Go through the data and retrieve each line that includes the string "parent".

-=-=-

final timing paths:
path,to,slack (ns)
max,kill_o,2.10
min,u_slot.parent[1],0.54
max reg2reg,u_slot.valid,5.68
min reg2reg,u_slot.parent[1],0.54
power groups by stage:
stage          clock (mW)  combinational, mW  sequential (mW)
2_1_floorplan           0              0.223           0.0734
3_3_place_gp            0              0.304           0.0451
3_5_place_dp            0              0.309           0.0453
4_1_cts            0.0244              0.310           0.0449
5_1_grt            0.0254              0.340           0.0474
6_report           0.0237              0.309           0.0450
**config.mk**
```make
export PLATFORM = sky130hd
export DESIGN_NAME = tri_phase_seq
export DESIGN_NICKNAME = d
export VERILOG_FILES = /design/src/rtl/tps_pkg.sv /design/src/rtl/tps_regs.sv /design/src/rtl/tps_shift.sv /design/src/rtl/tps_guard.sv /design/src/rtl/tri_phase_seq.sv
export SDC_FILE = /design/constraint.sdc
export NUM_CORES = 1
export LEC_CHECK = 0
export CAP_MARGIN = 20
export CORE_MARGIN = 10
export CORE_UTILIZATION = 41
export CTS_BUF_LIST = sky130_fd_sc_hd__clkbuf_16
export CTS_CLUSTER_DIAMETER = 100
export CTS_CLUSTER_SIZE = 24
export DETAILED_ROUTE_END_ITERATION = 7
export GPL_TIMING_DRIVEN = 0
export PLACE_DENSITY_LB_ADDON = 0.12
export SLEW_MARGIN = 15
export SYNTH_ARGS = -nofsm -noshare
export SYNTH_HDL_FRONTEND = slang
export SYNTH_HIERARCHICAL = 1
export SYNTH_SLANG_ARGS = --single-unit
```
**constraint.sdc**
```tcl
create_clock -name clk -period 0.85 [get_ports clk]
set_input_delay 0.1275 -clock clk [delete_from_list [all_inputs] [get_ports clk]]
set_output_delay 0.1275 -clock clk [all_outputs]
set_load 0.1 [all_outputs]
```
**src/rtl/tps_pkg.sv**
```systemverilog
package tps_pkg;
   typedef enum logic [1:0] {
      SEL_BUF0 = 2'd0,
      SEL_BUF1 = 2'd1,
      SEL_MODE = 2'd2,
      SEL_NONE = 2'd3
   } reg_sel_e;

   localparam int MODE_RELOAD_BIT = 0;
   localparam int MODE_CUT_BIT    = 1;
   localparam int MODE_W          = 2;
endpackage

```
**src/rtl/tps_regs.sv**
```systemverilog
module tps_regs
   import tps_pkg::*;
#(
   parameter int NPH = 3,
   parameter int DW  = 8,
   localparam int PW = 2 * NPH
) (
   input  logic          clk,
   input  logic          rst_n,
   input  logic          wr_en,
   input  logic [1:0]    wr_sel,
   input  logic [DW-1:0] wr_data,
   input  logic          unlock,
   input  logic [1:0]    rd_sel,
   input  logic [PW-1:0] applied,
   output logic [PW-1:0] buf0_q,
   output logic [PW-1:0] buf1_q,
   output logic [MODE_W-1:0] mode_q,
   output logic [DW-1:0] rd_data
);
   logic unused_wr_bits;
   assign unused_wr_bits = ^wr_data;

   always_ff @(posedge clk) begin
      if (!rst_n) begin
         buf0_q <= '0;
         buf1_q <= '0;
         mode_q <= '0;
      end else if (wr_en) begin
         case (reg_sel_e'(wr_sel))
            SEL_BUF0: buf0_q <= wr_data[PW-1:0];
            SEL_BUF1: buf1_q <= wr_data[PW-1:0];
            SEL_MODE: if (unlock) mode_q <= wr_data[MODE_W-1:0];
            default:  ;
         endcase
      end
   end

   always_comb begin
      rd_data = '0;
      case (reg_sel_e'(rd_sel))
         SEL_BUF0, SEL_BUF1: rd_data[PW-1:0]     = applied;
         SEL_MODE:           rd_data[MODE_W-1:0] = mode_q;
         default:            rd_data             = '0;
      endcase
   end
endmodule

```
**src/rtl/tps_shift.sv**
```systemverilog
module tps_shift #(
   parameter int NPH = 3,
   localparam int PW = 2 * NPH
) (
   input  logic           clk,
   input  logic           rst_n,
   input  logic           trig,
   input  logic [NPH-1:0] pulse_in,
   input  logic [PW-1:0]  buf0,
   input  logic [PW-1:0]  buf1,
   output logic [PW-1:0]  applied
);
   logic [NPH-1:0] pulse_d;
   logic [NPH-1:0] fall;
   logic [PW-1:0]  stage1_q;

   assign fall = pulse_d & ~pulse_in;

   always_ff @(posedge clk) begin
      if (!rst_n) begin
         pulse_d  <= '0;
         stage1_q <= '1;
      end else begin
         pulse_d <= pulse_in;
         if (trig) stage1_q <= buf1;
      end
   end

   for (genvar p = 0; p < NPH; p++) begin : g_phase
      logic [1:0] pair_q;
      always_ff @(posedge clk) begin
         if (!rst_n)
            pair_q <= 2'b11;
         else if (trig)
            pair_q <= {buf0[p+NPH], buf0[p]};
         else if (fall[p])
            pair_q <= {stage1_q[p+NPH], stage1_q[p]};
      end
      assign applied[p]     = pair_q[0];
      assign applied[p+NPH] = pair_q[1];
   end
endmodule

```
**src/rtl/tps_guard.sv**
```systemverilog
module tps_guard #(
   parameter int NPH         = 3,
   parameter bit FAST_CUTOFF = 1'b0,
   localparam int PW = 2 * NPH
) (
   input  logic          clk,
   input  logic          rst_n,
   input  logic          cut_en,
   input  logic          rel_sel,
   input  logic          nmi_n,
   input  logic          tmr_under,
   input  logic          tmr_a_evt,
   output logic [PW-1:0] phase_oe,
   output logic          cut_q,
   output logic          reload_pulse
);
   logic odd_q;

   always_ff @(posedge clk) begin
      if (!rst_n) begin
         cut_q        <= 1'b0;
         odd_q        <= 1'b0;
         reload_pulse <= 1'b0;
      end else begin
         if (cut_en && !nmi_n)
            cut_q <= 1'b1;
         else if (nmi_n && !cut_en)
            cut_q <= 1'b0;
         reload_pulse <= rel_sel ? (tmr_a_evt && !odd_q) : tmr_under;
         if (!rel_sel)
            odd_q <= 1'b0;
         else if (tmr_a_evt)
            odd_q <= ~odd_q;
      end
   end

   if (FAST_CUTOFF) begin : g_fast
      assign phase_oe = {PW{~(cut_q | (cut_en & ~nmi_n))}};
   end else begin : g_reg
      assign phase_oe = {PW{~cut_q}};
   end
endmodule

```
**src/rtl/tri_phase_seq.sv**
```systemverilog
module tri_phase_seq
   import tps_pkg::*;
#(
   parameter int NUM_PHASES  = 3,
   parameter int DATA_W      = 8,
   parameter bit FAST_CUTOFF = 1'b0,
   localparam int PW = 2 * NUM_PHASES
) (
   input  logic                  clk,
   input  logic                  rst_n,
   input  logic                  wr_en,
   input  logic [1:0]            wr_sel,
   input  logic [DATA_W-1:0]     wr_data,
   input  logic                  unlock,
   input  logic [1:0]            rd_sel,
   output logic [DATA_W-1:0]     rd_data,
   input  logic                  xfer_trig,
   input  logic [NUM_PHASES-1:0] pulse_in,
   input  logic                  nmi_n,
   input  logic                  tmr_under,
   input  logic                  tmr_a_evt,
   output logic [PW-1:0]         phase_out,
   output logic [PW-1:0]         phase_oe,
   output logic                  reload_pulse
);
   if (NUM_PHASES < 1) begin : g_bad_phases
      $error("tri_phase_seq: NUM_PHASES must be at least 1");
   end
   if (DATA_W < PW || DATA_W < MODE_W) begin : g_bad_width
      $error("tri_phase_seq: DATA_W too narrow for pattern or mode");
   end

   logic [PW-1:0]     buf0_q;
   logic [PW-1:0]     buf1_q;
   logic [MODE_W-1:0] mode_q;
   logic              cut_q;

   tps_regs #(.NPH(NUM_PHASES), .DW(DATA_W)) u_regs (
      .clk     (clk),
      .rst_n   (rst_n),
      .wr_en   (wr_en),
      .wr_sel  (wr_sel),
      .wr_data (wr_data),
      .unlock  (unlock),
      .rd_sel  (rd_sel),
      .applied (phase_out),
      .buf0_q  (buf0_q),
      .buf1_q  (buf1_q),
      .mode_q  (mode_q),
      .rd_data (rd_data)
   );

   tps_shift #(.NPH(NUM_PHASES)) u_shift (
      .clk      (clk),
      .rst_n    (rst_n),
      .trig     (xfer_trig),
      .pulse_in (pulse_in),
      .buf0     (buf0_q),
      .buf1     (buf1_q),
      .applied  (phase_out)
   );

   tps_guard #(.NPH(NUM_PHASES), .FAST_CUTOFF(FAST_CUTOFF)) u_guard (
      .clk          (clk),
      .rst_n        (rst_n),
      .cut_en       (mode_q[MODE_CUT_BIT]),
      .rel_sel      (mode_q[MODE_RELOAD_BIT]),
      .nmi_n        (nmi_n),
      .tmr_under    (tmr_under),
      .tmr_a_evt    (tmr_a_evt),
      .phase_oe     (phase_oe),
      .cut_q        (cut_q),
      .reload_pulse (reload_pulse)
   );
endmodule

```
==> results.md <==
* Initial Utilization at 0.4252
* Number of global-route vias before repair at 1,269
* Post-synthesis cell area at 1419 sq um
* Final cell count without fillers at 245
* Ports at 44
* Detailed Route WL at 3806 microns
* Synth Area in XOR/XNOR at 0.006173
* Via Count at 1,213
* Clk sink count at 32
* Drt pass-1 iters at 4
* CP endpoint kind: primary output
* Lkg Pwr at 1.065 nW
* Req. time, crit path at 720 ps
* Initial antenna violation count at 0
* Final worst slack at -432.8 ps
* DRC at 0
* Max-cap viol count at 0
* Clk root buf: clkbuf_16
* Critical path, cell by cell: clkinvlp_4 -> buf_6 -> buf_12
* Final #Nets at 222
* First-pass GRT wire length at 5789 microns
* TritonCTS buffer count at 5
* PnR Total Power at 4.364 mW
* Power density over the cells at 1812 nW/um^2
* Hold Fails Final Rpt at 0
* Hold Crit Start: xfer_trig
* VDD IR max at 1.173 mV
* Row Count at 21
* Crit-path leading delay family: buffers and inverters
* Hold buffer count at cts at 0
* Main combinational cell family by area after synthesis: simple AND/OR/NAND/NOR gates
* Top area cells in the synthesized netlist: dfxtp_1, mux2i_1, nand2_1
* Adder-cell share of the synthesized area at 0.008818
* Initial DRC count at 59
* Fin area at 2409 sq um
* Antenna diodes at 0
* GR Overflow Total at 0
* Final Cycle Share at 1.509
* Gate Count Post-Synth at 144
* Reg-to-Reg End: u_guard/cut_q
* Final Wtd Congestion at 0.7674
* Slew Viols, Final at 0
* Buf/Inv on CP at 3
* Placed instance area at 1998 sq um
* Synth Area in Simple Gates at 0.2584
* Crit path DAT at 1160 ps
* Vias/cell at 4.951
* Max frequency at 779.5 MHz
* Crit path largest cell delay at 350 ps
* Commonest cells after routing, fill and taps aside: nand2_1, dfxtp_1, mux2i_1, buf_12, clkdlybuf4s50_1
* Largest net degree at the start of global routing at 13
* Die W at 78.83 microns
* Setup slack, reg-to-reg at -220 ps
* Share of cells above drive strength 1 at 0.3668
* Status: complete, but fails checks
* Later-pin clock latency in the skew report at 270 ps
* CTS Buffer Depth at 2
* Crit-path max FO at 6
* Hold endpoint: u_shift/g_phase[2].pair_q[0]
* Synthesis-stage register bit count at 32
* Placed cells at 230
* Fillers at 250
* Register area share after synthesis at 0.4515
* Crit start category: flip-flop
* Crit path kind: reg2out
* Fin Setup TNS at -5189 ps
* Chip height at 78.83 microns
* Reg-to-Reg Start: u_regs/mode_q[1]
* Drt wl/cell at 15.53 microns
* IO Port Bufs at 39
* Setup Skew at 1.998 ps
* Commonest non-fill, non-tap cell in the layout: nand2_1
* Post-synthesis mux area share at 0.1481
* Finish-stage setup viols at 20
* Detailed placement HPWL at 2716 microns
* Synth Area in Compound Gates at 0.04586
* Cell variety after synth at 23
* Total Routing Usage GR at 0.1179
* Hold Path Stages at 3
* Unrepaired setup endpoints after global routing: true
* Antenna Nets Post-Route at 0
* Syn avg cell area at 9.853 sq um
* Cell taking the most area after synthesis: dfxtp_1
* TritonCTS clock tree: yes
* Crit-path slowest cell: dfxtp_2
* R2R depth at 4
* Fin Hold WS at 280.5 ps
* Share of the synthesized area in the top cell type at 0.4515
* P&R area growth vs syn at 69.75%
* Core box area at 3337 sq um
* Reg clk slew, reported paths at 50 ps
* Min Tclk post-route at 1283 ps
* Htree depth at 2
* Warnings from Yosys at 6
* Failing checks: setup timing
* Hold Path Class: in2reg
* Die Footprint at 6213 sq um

-=-=-

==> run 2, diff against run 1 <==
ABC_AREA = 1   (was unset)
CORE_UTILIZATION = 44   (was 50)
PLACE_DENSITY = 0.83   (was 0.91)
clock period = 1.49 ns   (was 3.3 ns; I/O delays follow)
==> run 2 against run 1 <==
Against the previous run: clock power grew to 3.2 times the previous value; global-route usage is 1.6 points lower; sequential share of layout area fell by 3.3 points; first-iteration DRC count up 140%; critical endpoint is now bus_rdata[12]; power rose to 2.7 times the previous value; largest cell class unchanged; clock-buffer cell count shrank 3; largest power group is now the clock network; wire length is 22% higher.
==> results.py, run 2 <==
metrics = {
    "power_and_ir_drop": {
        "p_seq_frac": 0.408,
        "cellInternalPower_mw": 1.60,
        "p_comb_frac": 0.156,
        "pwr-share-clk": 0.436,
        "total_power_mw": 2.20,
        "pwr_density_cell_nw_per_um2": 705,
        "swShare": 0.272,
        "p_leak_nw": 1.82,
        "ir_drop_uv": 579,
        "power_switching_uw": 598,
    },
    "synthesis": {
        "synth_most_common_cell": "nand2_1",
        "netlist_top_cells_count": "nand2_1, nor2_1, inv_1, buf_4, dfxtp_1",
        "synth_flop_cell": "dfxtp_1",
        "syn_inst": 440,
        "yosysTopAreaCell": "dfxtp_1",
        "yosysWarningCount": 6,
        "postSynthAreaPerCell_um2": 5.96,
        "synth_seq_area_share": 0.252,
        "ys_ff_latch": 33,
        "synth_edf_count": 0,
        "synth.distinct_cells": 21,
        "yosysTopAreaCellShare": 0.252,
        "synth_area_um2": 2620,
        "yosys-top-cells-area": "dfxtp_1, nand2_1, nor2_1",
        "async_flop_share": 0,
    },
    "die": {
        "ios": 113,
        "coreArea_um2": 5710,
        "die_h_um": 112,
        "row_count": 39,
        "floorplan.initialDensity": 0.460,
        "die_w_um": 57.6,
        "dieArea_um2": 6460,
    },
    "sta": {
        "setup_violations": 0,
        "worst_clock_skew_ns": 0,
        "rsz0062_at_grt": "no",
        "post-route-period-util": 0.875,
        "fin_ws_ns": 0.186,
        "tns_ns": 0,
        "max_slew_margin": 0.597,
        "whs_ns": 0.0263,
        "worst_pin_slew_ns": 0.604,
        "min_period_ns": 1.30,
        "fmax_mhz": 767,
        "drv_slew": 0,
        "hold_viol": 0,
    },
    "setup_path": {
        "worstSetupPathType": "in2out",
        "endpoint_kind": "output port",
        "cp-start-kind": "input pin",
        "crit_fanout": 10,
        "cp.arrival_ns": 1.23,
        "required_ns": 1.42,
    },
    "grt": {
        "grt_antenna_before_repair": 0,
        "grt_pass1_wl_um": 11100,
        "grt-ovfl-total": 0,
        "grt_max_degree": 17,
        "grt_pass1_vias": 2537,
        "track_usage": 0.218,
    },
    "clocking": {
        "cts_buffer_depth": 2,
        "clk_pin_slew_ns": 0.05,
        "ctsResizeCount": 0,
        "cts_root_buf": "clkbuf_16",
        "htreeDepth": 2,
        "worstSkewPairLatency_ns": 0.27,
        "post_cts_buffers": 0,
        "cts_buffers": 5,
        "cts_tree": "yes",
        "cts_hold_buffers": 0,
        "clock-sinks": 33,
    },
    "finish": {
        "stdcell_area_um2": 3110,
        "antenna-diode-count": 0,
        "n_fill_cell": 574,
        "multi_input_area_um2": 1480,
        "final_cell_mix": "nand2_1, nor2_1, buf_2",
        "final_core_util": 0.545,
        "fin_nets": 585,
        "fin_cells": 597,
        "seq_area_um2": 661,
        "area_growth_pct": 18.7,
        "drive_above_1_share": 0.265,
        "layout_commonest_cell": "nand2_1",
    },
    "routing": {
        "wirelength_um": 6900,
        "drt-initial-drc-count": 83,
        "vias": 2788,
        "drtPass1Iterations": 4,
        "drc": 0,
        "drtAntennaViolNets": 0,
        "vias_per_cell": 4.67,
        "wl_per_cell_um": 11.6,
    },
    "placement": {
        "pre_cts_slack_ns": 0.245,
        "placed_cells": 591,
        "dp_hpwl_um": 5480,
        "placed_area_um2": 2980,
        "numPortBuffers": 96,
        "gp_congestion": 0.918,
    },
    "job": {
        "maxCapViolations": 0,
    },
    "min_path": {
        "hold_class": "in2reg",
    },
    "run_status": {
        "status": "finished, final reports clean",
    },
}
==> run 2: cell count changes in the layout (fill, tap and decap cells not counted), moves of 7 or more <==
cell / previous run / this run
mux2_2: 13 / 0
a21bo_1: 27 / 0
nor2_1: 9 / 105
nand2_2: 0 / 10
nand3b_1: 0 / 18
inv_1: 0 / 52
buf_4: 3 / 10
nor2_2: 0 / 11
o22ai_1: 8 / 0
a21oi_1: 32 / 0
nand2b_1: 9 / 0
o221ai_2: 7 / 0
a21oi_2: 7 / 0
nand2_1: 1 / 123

-=-=-

▶ _Written response_:
min,u_slot.parent[1],0.54
min reg2reg,u_slot.parent[1],0.54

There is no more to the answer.